Afortunadamente el otoño va anunciando su
llegada. Jamás había tenido tantas ganas por dejar atrás un
verano como este año. Las olas de calor, los incendios, las moscas,
los problemas de salud, los niños dando por saco hasta altas horas
en la plaza, las no vacaciones… y, como siempre, la guinda de las
fiestas patronales para acabar de arreglar la temporada. Será que
me estoy haciendo mayor pero, ya no siento el verano como esa época
liberadora de antaño. Me gusta cuando todos los veraneantes se han
ido y vuelven a estar puteados en el trabajo, cuando los niños no
pueden ni pisar la calle de tantos deberes como les ponen, cuando
las tardes son tan cortas que a los jubilados no les da tiempo a
sacar la silla y organizar la tertulia en la calle, cuando los días
son tan fríos que los desocupados emigran de los bancos y vuelan al
bar o a la mesa camilla.
Me encanta el otoño; hasta que tuve alergia también me gustaba la
primavera, pero los estornudos, los mocos y los ojos hinchados me
hicieron perder el amor que sentía por ella. Sin embargo, del otoño
me gusta todo: su quietud, su luz, pensar que queda un año hasta el
próximo verano, su alfombra de hojas muertas... ¿Por qué las quitan
de las calles? ¡Qué manía de tener todo más limpio que una
patena!
Las fiestas patronales siempre han sido el punto final del verano.

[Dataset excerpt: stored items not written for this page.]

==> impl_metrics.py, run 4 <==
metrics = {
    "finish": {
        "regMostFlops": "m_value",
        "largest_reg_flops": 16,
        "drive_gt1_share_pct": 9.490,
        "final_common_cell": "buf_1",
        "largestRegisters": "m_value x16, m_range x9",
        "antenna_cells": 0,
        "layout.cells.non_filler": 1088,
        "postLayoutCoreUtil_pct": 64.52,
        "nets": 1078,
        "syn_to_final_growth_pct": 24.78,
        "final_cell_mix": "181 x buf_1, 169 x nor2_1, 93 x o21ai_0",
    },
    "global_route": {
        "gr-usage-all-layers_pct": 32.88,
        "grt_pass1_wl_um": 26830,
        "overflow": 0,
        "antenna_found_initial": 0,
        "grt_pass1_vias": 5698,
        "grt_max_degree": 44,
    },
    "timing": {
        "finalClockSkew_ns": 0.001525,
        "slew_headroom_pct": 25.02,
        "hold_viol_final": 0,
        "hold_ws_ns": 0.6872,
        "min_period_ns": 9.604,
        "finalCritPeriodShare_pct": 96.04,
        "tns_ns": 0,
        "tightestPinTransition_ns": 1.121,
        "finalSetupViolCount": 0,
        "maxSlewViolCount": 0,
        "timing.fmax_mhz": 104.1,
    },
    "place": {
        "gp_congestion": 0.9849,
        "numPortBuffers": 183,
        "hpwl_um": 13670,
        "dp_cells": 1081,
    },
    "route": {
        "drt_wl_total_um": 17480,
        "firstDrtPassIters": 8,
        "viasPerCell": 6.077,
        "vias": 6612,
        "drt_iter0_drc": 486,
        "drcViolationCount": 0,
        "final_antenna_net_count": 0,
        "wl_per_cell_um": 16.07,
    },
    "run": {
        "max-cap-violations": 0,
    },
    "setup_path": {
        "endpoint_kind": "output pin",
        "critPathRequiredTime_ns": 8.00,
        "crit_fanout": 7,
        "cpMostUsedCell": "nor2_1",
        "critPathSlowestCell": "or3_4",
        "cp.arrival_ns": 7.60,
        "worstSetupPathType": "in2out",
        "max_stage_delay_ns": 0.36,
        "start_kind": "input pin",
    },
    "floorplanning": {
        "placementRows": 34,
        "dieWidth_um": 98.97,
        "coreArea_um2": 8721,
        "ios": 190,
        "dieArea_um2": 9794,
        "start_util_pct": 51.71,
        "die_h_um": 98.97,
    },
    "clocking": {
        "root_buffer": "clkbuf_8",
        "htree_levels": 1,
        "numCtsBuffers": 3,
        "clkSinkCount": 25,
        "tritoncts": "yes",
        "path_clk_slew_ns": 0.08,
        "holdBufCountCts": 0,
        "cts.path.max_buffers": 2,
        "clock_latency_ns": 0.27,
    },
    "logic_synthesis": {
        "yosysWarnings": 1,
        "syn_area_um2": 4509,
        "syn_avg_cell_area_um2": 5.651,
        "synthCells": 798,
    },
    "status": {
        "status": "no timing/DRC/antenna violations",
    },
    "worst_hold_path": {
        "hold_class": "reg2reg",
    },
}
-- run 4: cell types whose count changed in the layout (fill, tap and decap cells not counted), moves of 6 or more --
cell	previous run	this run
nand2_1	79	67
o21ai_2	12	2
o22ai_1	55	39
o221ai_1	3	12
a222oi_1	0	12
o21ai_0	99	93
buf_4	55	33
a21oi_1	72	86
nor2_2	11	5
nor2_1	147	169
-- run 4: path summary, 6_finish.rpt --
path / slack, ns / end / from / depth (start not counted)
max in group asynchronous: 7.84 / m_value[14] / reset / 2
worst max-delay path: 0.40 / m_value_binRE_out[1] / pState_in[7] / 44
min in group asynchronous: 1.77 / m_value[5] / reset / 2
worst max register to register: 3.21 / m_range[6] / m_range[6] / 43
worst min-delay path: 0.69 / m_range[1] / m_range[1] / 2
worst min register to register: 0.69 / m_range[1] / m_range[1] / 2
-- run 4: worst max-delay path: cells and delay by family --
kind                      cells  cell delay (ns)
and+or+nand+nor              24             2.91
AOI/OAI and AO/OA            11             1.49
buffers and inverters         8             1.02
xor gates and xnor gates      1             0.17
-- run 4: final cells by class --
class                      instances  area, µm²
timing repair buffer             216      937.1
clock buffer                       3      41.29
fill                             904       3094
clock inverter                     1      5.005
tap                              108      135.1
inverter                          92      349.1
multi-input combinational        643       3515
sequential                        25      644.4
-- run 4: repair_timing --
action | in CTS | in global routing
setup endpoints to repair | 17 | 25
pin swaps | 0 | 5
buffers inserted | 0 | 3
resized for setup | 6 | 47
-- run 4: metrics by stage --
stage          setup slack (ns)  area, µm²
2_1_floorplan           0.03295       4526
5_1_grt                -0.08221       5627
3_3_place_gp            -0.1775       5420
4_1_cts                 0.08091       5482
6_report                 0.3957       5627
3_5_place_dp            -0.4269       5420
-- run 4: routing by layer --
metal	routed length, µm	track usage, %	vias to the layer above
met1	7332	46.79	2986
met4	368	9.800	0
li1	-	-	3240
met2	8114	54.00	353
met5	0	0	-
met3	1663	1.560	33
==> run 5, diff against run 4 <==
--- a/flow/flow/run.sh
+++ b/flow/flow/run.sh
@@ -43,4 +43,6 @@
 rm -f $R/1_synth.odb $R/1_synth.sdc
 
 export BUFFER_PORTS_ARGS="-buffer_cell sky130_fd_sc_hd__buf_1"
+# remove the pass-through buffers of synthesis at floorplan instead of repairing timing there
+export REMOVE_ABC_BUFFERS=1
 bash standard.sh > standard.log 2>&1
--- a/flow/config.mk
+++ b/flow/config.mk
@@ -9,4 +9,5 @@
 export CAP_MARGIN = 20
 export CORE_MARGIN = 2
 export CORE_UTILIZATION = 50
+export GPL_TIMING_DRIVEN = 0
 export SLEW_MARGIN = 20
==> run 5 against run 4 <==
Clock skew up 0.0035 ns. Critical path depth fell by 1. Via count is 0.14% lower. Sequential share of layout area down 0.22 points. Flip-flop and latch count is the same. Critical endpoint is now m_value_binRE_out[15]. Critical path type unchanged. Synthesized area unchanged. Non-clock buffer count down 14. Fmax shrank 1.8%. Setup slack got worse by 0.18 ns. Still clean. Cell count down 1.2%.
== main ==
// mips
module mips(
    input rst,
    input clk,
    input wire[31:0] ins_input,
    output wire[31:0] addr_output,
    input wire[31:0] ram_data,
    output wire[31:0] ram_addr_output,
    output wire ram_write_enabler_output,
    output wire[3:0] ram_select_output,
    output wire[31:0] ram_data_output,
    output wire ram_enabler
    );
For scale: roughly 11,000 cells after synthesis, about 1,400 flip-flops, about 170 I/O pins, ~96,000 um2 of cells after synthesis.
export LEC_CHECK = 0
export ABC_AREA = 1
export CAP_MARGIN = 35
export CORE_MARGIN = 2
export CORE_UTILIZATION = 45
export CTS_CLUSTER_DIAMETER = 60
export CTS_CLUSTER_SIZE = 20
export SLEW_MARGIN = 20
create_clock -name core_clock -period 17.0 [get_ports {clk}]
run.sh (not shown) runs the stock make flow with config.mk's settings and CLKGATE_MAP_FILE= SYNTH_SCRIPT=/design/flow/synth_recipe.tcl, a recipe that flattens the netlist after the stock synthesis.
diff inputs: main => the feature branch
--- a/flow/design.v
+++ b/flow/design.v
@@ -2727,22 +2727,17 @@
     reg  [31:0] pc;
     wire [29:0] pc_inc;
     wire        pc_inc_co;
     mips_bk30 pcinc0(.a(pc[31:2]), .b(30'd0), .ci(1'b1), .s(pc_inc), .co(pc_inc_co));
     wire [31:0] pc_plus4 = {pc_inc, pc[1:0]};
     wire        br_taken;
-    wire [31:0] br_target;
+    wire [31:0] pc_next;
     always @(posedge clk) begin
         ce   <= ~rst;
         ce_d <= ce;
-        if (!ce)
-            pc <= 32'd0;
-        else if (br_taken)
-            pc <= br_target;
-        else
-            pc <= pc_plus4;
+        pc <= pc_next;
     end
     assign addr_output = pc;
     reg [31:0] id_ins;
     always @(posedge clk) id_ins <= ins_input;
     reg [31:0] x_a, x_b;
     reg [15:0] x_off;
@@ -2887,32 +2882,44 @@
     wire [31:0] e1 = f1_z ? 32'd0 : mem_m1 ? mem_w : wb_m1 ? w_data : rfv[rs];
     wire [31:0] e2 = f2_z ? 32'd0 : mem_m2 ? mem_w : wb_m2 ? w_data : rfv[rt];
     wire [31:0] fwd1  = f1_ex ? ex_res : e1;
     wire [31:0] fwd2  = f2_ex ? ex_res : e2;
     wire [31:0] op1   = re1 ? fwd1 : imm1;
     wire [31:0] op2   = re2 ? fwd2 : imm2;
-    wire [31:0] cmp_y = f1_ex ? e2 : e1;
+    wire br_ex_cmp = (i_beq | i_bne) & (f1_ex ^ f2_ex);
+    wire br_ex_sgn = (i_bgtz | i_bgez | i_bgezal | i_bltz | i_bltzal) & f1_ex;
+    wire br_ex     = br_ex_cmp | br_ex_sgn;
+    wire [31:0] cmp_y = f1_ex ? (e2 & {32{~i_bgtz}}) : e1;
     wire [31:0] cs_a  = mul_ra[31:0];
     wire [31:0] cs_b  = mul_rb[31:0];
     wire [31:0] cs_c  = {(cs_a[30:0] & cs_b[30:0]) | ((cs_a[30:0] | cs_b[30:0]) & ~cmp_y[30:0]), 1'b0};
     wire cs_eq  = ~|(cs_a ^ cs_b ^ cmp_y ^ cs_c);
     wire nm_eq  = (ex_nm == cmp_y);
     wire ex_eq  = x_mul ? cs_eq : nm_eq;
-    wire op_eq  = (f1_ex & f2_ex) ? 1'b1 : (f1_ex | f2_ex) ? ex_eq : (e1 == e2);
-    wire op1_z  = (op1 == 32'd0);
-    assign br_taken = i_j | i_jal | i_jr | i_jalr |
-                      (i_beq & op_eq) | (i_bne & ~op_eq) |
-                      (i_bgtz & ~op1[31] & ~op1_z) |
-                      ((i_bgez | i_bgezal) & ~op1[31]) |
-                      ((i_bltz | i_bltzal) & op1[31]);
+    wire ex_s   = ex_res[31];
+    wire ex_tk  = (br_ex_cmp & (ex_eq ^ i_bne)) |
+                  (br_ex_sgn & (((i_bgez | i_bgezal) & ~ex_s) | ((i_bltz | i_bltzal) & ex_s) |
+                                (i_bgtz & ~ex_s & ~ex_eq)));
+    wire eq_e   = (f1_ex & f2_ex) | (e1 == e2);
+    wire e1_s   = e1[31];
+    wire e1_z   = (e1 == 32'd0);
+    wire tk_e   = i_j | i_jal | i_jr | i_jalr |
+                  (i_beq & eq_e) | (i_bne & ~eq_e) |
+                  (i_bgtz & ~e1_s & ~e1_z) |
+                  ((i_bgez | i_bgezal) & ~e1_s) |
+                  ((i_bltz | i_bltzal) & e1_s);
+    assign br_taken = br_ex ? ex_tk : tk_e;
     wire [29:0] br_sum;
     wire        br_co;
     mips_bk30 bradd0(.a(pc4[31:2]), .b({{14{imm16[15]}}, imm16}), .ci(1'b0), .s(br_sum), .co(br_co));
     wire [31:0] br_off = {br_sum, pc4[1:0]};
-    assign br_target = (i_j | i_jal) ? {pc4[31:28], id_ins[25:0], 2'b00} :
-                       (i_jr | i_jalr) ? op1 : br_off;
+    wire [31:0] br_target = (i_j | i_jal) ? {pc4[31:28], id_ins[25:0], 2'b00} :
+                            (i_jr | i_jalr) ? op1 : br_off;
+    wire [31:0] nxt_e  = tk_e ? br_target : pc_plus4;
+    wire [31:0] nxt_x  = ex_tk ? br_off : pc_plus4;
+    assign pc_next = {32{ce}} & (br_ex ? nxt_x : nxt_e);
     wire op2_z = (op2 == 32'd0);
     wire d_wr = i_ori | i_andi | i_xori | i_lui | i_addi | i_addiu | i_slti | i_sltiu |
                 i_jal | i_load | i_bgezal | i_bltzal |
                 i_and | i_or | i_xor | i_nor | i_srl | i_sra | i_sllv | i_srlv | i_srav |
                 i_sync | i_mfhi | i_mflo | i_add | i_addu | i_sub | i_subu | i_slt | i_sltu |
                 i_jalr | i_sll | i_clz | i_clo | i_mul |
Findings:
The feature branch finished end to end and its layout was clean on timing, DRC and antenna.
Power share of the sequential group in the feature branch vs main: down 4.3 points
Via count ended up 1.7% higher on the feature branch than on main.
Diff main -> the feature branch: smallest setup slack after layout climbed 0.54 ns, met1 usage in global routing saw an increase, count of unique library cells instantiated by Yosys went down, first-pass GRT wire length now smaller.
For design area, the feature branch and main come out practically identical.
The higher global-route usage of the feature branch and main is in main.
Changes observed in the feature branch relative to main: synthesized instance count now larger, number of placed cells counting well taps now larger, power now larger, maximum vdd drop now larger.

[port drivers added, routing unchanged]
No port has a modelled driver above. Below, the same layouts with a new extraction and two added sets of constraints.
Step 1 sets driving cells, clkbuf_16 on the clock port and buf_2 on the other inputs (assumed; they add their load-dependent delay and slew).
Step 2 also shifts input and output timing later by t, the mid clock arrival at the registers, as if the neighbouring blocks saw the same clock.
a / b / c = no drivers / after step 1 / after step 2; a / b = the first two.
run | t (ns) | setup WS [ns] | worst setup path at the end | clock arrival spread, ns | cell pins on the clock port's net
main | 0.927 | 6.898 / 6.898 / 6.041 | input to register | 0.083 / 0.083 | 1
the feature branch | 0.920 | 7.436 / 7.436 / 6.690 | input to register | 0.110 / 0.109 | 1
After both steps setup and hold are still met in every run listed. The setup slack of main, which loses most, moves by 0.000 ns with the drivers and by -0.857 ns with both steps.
Background: an optimization exercise with open tools, aiming at small area. Do not read the settings as production practice.
Only simulation tests tie the RTL to the original design; equivalence was not proved.
The flow treats the clock pin as an ideal source, which a real chip does not have.
Power is estimated from default activity; no workload was simulated.

==> inputs of run a <==
==> flow/design.v <==
module jtag (
	input TCK,
	input TDI,
	output TDO,
	input TMS,
	input HREADY,
	input HRESP,
	input [31:0] HRDATA,
	output HWRITE,
	output [1:0] HTRANS,
	output [31:0] HWDATA,
	output [31:0] HADDR
);
  localparam [3:0] TEST_LOGIC_RESET = 4'hf,
    RUN_TEST_IDLE = 4'hc,
    SELECT_DR_SCAN = 4'h7,
    CAPTURE_DR = 4'h6,
    SHIFT_DR = 4'h2,
    EXIT_1_DR = 4'h1,
    PAUSE_DR = 4'h3,
    EXIT_2_DR = 4'h0,
    UPDATE_DR = 4'h5,
    SELECT_IR_SCAN = 4'h4,
    CAPTURE_IR = 4'he,
    SHIFT_IR = 4'ha,
    EXIT_1_IR = 4'h9,
    PAUSE_IR = 4'hb,
    EXIT_2_IR = 4'h8,
    UPDATE_IR = 4'hd;
  localparam [2:0] I_BYPASS = 3'b000, I_OTHER = 3'b010, I_IDCODE = 3'b001,
                   I_WDATA = 3'b011, I_ADDR = 3'b100, I_RDATA = 3'b110;
  reg [3:0] state;
  reg [2:0] ins;
  reg [31:0] sr;      
  reg [31:0] ar;      
  reg bp;             
  reg act;            
  always @(posedge TCK)
    case (state)
      TEST_LOGIC_RESET: state <= TMS ? TEST_LOGIC_RESET : RUN_TEST_IDLE;
      RUN_TEST_IDLE:    state <= TMS ? SELECT_DR_SCAN : RUN_TEST_IDLE;
      SELECT_DR_SCAN:   state <= TMS ? SELECT_IR_SCAN : CAPTURE_DR;
      CAPTURE_DR:       state <= TMS ? EXIT_1_DR : SHIFT_DR;
      SHIFT_DR:         state <= TMS ? EXIT_1_DR : SHIFT_DR;
      EXIT_1_DR:        state <= TMS ? UPDATE_DR : PAUSE_DR;
      PAUSE_DR:         state <= TMS ? EXIT_2_DR : PAUSE_DR;
      EXIT_2_DR:        state <= TMS ? UPDATE_DR : SHIFT_DR;
      UPDATE_DR:        state <= TMS ? SELECT_DR_SCAN : RUN_TEST_IDLE;
      SELECT_IR_SCAN:   state <= TMS ? TEST_LOGIC_RESET : CAPTURE_IR;
      CAPTURE_IR:       state <= TMS ? EXIT_1_IR : SHIFT_IR;
      SHIFT_IR:         state <= TMS ? EXIT_1_IR : SHIFT_IR;
      EXIT_1_IR:        state <= TMS ? UPDATE_IR : PAUSE_IR;
      PAUSE_IR:         state <= TMS ? EXIT_2_IR : PAUSE_IR;
      EXIT_2_IR:        state <= TMS ? UPDATE_IR : SHIFT_IR;
      default:          state <= TMS ? SELECT_DR_SCAN : RUN_TEST_IDLE;  
    endcase
  wire tlr   = state == TEST_LOGIC_RESET;
  wire cap_dr = state == CAPTURE_DR;
  wire sh_dr = state == SHIFT_DR;
  wire upd_dr = state == UPDATE_DR;
  wire cap_ir = state == CAPTURE_IR;
  wire sh_ir = state == SHIFT_IR;
  wire upd_ir = state == UPDATE_IR;
  wire is_b = ins == I_BYPASS;
  wire is_i = ins[0] && !ins[1];         
  wire is_s = ins[0];                    
  wire is_a = ins[2] && !ins[1];         
  wire is_r = ins[2] && ins[1];          
  wire hw = ins[0];                      
  wire is_x = ins[1] && (ins[0] || ins[2]);  
  wire [3:0] ir = sr[31:28];
  reg [2:0] dec;
  always @*
    case (ir)
      4'b0000: dec = I_BYPASS;
      4'b1000: dec = I_IDCODE;
      4'b0100: dec = I_ADDR;
      4'b1100: dec = I_WDATA;
      4'b0010: dec = I_RDATA;
      default: dec = I_OTHER;
    endcase
  always @(posedge TCK)
    if (tlr) ins <= I_BYPASS;
    else if (upd_ir) ins <= dec;
  wire s_cap = cap_ir || (cap_dr && is_s);
  wire s_sh = sh_ir || (sh_dr && is_s);
  wire s_capi = cap_dr && is_i;
  wire s_hold = !(s_cap || s_sh);
  always @(posedge TCK)
    sr <= ({32{s_capi}} & 32'hf0f0f0f0) | ({32{s_sh}} & {TDI, sr[31:1]}) | ({32{s_hold}} & sr);
  wire a_sh = sh_dr && is_a;
  wire a_hold = !(a_sh || tlr);
  always @(posedge TCK)
    ar <= ({32{a_sh}} & {TDI, ar[31:1]}) | ({32{a_hold}} & ar);
  reg [31:0] rq;
  reg rp;
  wire r_sh = sh_dr && is_r;
  wire r_ld = act && !hw;
  wire r_hold = !(r_sh || r_ld || tlr);
  wire r_in = TDI ^ rp;                  
  always @(posedge TCK)
    rq <= ~(({32{r_sh}} & {r_in, rq[31:1]}) | ({32{r_ld}} & HRDATA) | ({32{r_hold}} & rq));
  always @(posedge TCK)
    rp <= tlr || r_ld || !rp;
  wire rd0 = rq[0] ^ rp;
  always @(posedge TCK)
    if (tlr || (cap_dr && is_b)) bp <= 1'b0;
    else if (sh_dr && is_b) bp <= TDI;
  always @(posedge TCK)
    act <= upd_dr && HREADY && is_x;
  assign HTRANS = {act, 1'b0};
  assign HWRITE = hw;
  assign HADDR = ar;
  assign HWDATA = sr;
  assign TDO = ins[2] ? (ins[1] ? rd0 : ar[0]) : (ins[0] ? sr[0] : bp);
endmodule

Más allá solo estaba la vuelta a la rutina. Antes, las fiestas eran
la excusa para reparar todos los desperfectos que se habían
producido en el pueblo durante el año. Había que dar buena imagen a
los visitantes y salvar las apariencias. Se pintaban las fachadas,
se tapaban los baches, se cambiaban las bombillas fundidas de las
farolas, se barrían las calles y se arreglaban los jardines. No
había presupuesto para pagar a otros, así que lo hacían los propios
vecinos y, como colofón, entre todos se hacía la plaza de toros con
los carros y remolques que cada casa aportaba. Los niños hacían
banderitas con las hojas de revistas y periódicos viejos y las
mujeres hacían zafarrancho de limpieza en sus casas. Estos
preparativos constituían quizá la parte más importante de la
fiesta, la que creaba vínculos entre los vecinos y reforzaba el
sentimiento de pertenencia a una comunidad.
Todo esto hoy es historia, ya nadie se implica en los preparativos
festivos y todo el trabajo lo hace el personal a sueldo del
Ayuntamiento. Sí, esos mismos que a las siete de la mañana ya están
metiendo bulla poniendo luces, banderitas, los hierros del
encierro, etc. una semana antes y otra después de la fiesta. Pero
cuando los días pintados de rojo han pasado y se retiran todos los
adornos, ahí siguen las farolas rotas, los baches, las fachadas
ajadas, las calles sin barrer y los jardines abandonados. Si todos
los medios (personal, maquinaria, tiempo, etc.) que se emplean para
esos días señalados se empleasen para algo realmente provechoso que
mejorase la calidad de vida en nuestros pueblos habríamos dado el
primer paso hacia el verdadero progreso.